The best things to do in Yorkshire according to an updated entry on Lonely Planet:
Take a Brontë country tour
Yorkshire has some of the most evocative landscapes in England. It was out on the wiley, windy moors that Heathcliff and Cathy of Emily Brontë’s Wuthering Heights roamed. It was the limestone scars of the dales that supposedly gave Tolkien (a professor at the University of Leeds in the 1920s) inspiration for the fortress of Helm’s Deep in The Lord of the Rings. And Lewis Carroll and Bram Stoker found their own fantasies in the myths and legends of the Yorkshire Coast.
In the timewarp town of Haworth, West Yorkshire, make a pilgrimage to the Brontë Parsonage where the three Victorian authors lived, now a house museum crammed with 19th-century literary artifacts. Visit the exquisitely preserved town apothecary where their brother procured his laudanum – today, it's the offbeat store, Cabinet of Curiosities. Afterward, you can strike out over Haworth Moor for the 2.75-mile hike to the Brontë Waterfall. (Lorna Parkes)
The Lineup gives you the chance to win an advanced reader copy of Reluctant Immortals by Gwendolyn Kiste:
 For fans of Mexican Gothic, from three-time Bram Stoker Award–winning author Gwendolyn Kiste comes a novel inspired by the untold stories of forgotten women in classic literature—from Lucy Westnera, a victim of Stoker’s Dracula, and Bertha Mason, Mr. Rochester’s attic-bound wife in Charlotte Brontë’s Jane Eyre—as they band together to combat the toxic men bent on destroying their lives, set against the backdrop of the Summer of Love, Haight-Ashbury, 1967.

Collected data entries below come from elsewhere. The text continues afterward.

<file path="src/rtl/core/wsfhe_pkg.sv">
// Shared types and constants for the frame header encoder.
// No dependencies; imported by every module of the block.
package wsfhe_pkg;

    // Longest header: two fixed bytes, eight length bytes, four key bytes
    localparam int HDR_BYTES_MAX = 14;
    localparam int HDR_BITS      = HDR_BYTES_MAX * 8;
    localparam int CNT_W         = $clog2(HDR_BYTES_MAX + 1);

    // Default depth of the descriptor queue between front and back
    localparam int QUEUE_DEPTH_DEF = 2;

    // Configuration register indexes
    localparam logic [1:0] CFG_ALLOWED_RSV = 2'd0;
    localparam logic [1:0] CFG_MAX_LEN     = 2'd1;
    localparam logic [1:0] CFG_IS_SERVER   = 2'd2;

    localparam int CFG_DATA_W = 63;

    // Frame opcodes that the encoder knows
    localparam logic [3:0] OP_CONT   = 4'h0;
    localparam logic [3:0] OP_TEXT   = 4'h1;
    localparam logic [3:0] OP_BINARY = 4'h2;
    localparam logic [3:0] OP_CLOSE  = 4'h8;
    localparam logic [3:0] OP_PING   = 4'h9;
    localparam logic [3:0] OP_PONG   = 4'hA;

    // Length form markers in the second header byte
    localparam logic [6:0] LEN_SHORT_MAX = 7'd125;
    localparam logic [6:0] LEN_MARK_16   = 7'd126;
    localparam logic [6:0] LEN_MARK_64   = 7'd127;

    typedef enum logic [3:0] {
        ERR_NONE        = 4'd0,
        ERR_OPCODE      = 4'd1,
        ERR_RSV         = 4'd2,
        ERR_LEN63       = 4'd3,
        ERR_CTRL_FRAG   = 4'd4,
        ERR_CTRL_LARGE  = 4'd5,
        ERR_FRAME_LARGE = 4'd6,
        ERR_MASK_MISS   = 4'd7,
        ERR_MASK_EXTRA  = 4'd8
    } t_err;

    // One classified request: its bytes, first byte in the top bits
    typedef struct packed {
        t_err                err;
        logic [CNT_W-1:0]    nbytes;
        logic [HDR_BITS-1:0] bytes;
    } t_desc;

endpackage

</file>
<file path="src/rtl/core/wsfhe_front.sv">
// Front end: configuration registers, request checks and header assembly.
// Depends on wsfhe_pkg for the descriptor type, opcodes and error codes.
module wsfhe_front import wsfhe_pkg::*; (
    input  logic                  i_clk,
    input  logic                  i_rst_n,
    input  logic                  i_cfg_we,
    input  logic [1:0]            i_cfg_index,
    input  logic [CFG_DATA_W-1:0] i_cfg_data,
    input  logic                  i_final_flag,
    input  logic [7:0]            i_reserved_bits,
    input  logic [3:0]            i_opcode,
    input  logic [63:0]           i_payload_length,
    input  logic                  i_mask_present,
    input  logic [31:0]           i_mask_key,
    output t_desc                 o_desc
);

    logic [2:0]            r_allowed_rsv;
    logic [CFG_DATA_W-1:0] r_max_len;
    logic                  r_is_server;

    // Write configuration; unknown indexes drop the write
    always_ff @(posedge i_clk) begin
        if (!i_rst_n) begin
            r_allowed_rsv <= '0;
            r_max_len     <= '0;
            r_is_server   <= 1'b0;
        end else if (i_cfg_we) begin
            unique case (i_cfg_index)
                CFG_ALLOWED_RSV: r_allowed_rsv <= i_cfg_data[2:0];
                CFG_MAX_LEN:     r_max_len     <= i_cfg_data;
                CFG_IS_SERVER:   r_is_server   <= i_cfg_data[0];
                default: ;
            endcase
        end
    end

    logic op_known;
    logic rsv_bad;
    logic ctrl_frame;
    logic ctrl_large;
    logic over_max;
    t_err err;

    // Check the request in priority order
    always_comb begin
        case (i_opcode)
            OP_CONT, OP_TEXT, OP_BINARY, OP_CLOSE, OP_PING, OP_PONG: op_known = 1'b1;
            default: op_known = 1'b0;
        endcase
        rsv_bad    = (|i_reserved_bits[7:3]) || (|(i_reserved_bits[2:0] & ~r_allowed_rsv));
        ctrl_frame = i_opcode[3];
        ctrl_large = i_payload_length > {57'd0, LEN_SHORT_MAX};
        over_max   = (r_max_len != '0) && (i_payload_length[62:0] > r_max_len);
        if (!op_known)                                err = ERR_OPCODE;
        else if (rsv_bad)                             err = ERR_RSV;
        else if (i_payload_length[63])                err = ERR_LEN63;
        else if (ctrl_frame && !i_final_flag)         err = ERR_CTRL_FRAG;
        else if (ctrl_frame && ctrl_large)            err = ERR_CTRL_LARGE;
        else if (over_max)                            err = ERR_FRAME_LARGE;
        else if (!r_is_server && !i_mask_present)     err = ERR_MASK_MISS;
        else if (r_is_server && i_mask_present)       err = ERR_MASK_EXTRA;
        else                                          err = ERR_NONE;
    end

    logic [7:0]       byte0;
    logic             mflag;
    logic [CNT_W-1:0] key_bytes;

    // Assemble header bytes in wire order, key after the length field
    always_comb begin
        byte0     = {i_final_flag, i_reserved_bits[2:0], i_opcode};
        mflag     = i_mask_present;
        key_bytes = i_mask_present ? CNT_W'(4) : CNT_W'(0);
        o_desc.err = err;
        if (err != ERR_NONE) begin
            o_desc.nbytes = CNT_W'(1);
            o_desc.bytes  = '0;
        end else if (!ctrl_large) begin
            o_desc.nbytes = CNT_W'(2) + key_bytes;
            o_desc.bytes  = {byte0, mflag, i_payload_length[6:0], i_mask_key, 64'd0};
        end else if (i_payload_length[63:16] == 48'd0) begin
            o_desc.nbytes = CNT_W'(4) + key_bytes;
            o_desc.bytes  = {byte0, mflag, LEN_MARK_16, i_payload_length[15:0],
                             i_mask_key, 48'd0};
        end else begin
            o_desc.nbytes = CNT_W'(10) + key_bytes;
            o_desc.bytes  = {byte0, mflag, LEN_MARK_64, i_payload_length, i_mask_key};
        end
    end

endmodule

</file>
<file path="src/rtl/core/wsfhe_queue.sv">
// Descriptor queue that decouples the front end from the byte serializer.
// Depends on wsfhe_pkg for the descriptor type.
module wsfhe_queue import wsfhe_pkg::*; #(
    parameter int DEPTH = QUEUE_DEPTH_DEF    // 2 or more
) (
    input  logic  i_clk,
    input  logic  i_rst_n,
    input  logic  i_push,
    input  t_desc i_desc,
    input  logic  i_pop,
    output t_desc o_desc,
    output logic  o_empty,
    output logic  o_full
);

    localparam int PW = $clog2(DEPTH);
    localparam int CW = $clog2(DEPTH + 1);
    localparam logic [PW-1:0] PTR_LAST = PW'(DEPTH - 1);

    t_desc          r_mem [DEPTH];
    logic [PW-1:0]  r_wp;
    logic [PW-1:0]  r_rp;
    logic [CW-1:0]  r_count;

    // Advance pointers and the fill count
    always_ff @(posedge i_clk) begin
        if (!i_rst_n) begin
            r_wp    <= '0;
            r_rp    <= '0;
            r_count <= '0;
        end else begin
            if (i_push) r_wp <= (r_wp == PTR_LAST) ? '0 : r_wp + PW'(1);
            if (i_pop)  r_rp <= (r_rp == PTR_LAST) ? '0 : r_rp + PW'(1);
            if (i_push && !i_pop)      r_count <= r_count + CW'(1);
            else if (!i_push && i_pop) r_count <= r_count - CW'(1);
        end
    end

    // Hold entries
    always_ff @(posedge i_clk) begin
        if (i_push) r_mem[r_wp] <= i_desc;
    end

    assign o_desc  = r_mem[r_rp];
    assign o_empty = (r_count == '0);
    assign o_full  = (r_count == CW'(DEPTH));

endmodule

</file>
<file path="src/rtl/core/wsfhe_back.sv">
// Back end: shifts one descriptor out as header words, one word per cycle.
// Depends on wsfhe_pkg for the descriptor type and error codes.
module wsfhe_back import wsfhe_pkg::*; (
    input  logic       i_clk,
    input  logic       i_rst_n,
    input  t_desc      i_desc,
    input  logic       i_empty,
    output logic       o_pop,
    output logic       o_valid,
    output logic [7:0] o_header_byte,
    output logic       o_last_byte,
    output logic [3:0] o_error_code
);

    logic [HDR_BITS-1:0] r_shift;
    logic [CNT_W-1:0]    r_left;
    t_err                r_err;

    // Take the next descriptor while idle or as the current one sends its last word
    assign o_pop = (r_left <= CNT_W'(1)) && !i_empty;

    // Load or shift the word register
    always_ff @(posedge i_clk) begin
        if (!i_rst_n) begin
            r_left <= '0;
            r_err  <= ERR_NONE;
        end else if (o_pop) begin
            r_shift <= i_desc.bytes;
            r_left  <= i_desc.nbytes;
            r_err   <= i_desc.err;
        end else if (r_left != '0) begin
            r_shift <= {r_shift[HDR_BITS-9:0], 8'h00};
            r_left  <= r_left - CNT_W'(1);
        end
    end

    assign o_valid       = (r_left != '0);
    assign o_header_byte = r_shift[HDR_BITS-1 -: 8];
    assign o_last_byte   = (r_left == CNT_W'(1));
    assign o_error_code  = r_err;

endmodule

</file>
<file path="src/rtl/core/ws_frame_header_encoder.sv">
// Frame header encoder: a taken request is queued, then serialized at one word per cycle.
// A request gives 1 word (error) or 2 to 14 header words.
// Busy rises only while the descriptor queue is full.
// The receiver cannot stall: o_valid marks each word for exactly one cycle.
// Synchronous active-low reset clears the configuration registers and the queue.
// Depends on wsfhe_pkg, wsfhe_front, wsfhe_queue and wsfhe_back.
module ws_frame_header_encoder import wsfhe_pkg::*; #(
    parameter int QUEUE_DEPTH = QUEUE_DEPTH_DEF    // 2 or more
) (
    input  logic                  i_clk,
    input  logic                  i_rst_n,
    input  logic                  i_cfg_we,
    input  logic [1:0]            i_cfg_index,
    input  logic [CFG_DATA_W-1:0] i_cfg_data,
    input  logic                  start,
    output logic                  busy,
    input  logic                  i_final_flag,
    input  logic [7:0]            i_reserved_bits,
    input  logic [3:0]            i_opcode,
    input  logic [63:0]           i_payload_length,
    input  logic                  i_mask_present,
    input  logic [31:0]           i_mask_key,
    output logic                  o_valid,
    output logic [7:0]            o_header_byte,
    output logic                  o_last_byte,
    output logic [3:0]            o_error_code
);

    t_desc front_desc;
    t_desc queue_desc;
    logic  q_empty;
    logic  q_full;
    logic  q_pop;
    logic  accept;

    // Take a request whenever the queue has room
    assign busy   = q_full;
    assign accept = start && !q_full;

    wsfhe_front u_front (
        .i_clk            (i_clk),
        .i_rst_n          (i_rst_n),
        .i_cfg_we         (i_cfg_we),
        .i_cfg_index      (i_cfg_index),
        .i_cfg_data       (i_cfg_data),
        .i_final_flag     (i_final_flag),
        .i_reserved_bits  (i_reserved_bits),
        .i_opcode         (i_opcode),
        .i_payload_length (i_payload_length),
        .i_mask_present   (i_mask_present),
        .i_mask_key       (i_mask_key),
        .o_desc           (front_desc)
    );

    wsfhe_queue #(
        .DEPTH (QUEUE_DEPTH)
    ) u_queue (
        .i_clk   (i_clk),
        .i_rst_n (i_rst_n),
        .i_push  (accept),
        .i_desc  (front_desc),
        .i_pop   (q_pop),
        .o_desc  (queue_desc),
        .o_empty (q_empty),
        .o_full  (q_full)
    );

    wsfhe_back u_back (
        .i_clk         (i_clk),
        .i_rst_n       (i_rst_n),
        .i_desc        (queue_desc),
        .i_empty       (q_empty),
        .o_pop         (q_pop),
        .o_valid       (o_valid),
        .o_header_byte (o_header_byte),
        .o_last_byte   (o_last_byte),
        .o_error_code  (o_error_code)
    );

endmodule

</file>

Evolution News & Science Today talks about the divinization of Nature, quoting from Queens of the Wild: Pagan Goddesses in Christian Europe by Ronald Hutton:

The poet Algernon Charles Swinburne too conceived of Nature as a mighty female deity, embodying and creating the universe itself. Hutton also points to the example of Charlotte Brontë’s Jane Eyre whose eponymous heroine, finding herself one night alone and sleeping rough on a moor, is comforted by the thought of Nature, conceived of as a maternal figure, and by that of a loving God, as Nature’s creator. In such ways did Natura remain “resiliently adaptable” up to Darwin’s day and beyond. (Neil Thomas)
The most iconic women of the 80s according to Honey include Kate Bush:
Her debut album, The Kick Inside launched Bush into pop stardom in 1978. It features the hit song 'Wuthering Heights' where, inspired by the Brontë book, she is depicted as a ghost haunting an English moore. The song topped the UK and Australian charts, making her the first British woman to reach number one on the UK charts with a self-written song. (Nikolina Koevska Kharoufeh)
The Times recommends some paperbacks:
How to Be Well Read: A guide to 500 Great Novels and a Handful of Literary Curiosities by John Sutherland
John Sutherland has been teaching English literature to university students for half a century. Now he’s put the “common reader” in the classroom in this capacious, witty guide to all the books you should read to claim the epithet “well-read”. You might be surprised by some of the titles that get a look-in: EL James and JK Rowling rub shoulders with Tolstoy and Dickens; Jane Eyre is listed next to Jaws. Each book gets a potted plot summary and a lively squirt of literary analysis, plus intriguing nuggets about the way reading tastes have changed through time (“George Eliot was, my tutor informed me, the kind of novelist evangelicals permitted their children to read on a Sunday”), all told in Sutherland’s breezy, intelligent voice.
Screenrant continues posting about Bridgerton:
There's a rich vein of Regency dramas featuring problematic men who ultimately find redemption, and Page's comments also include praise for how well Simon was redeemed, given that he was the ultimate "Regency f**kboy". In that respect, he would sit alongside Mr Darcy, Heathcliff, and Bridgerton's own Anthony Bridgerton, the true rake in residence. (Simon Gallagher)
Les Inrockuptibles publishes the obituary of the producer Marine Marignac (1946-2022), producer among many others of Jacques Rivette and, consequently, of Hurlevent 1985. The Haworth clamper saga is turning disturbing, Daily Mail reports.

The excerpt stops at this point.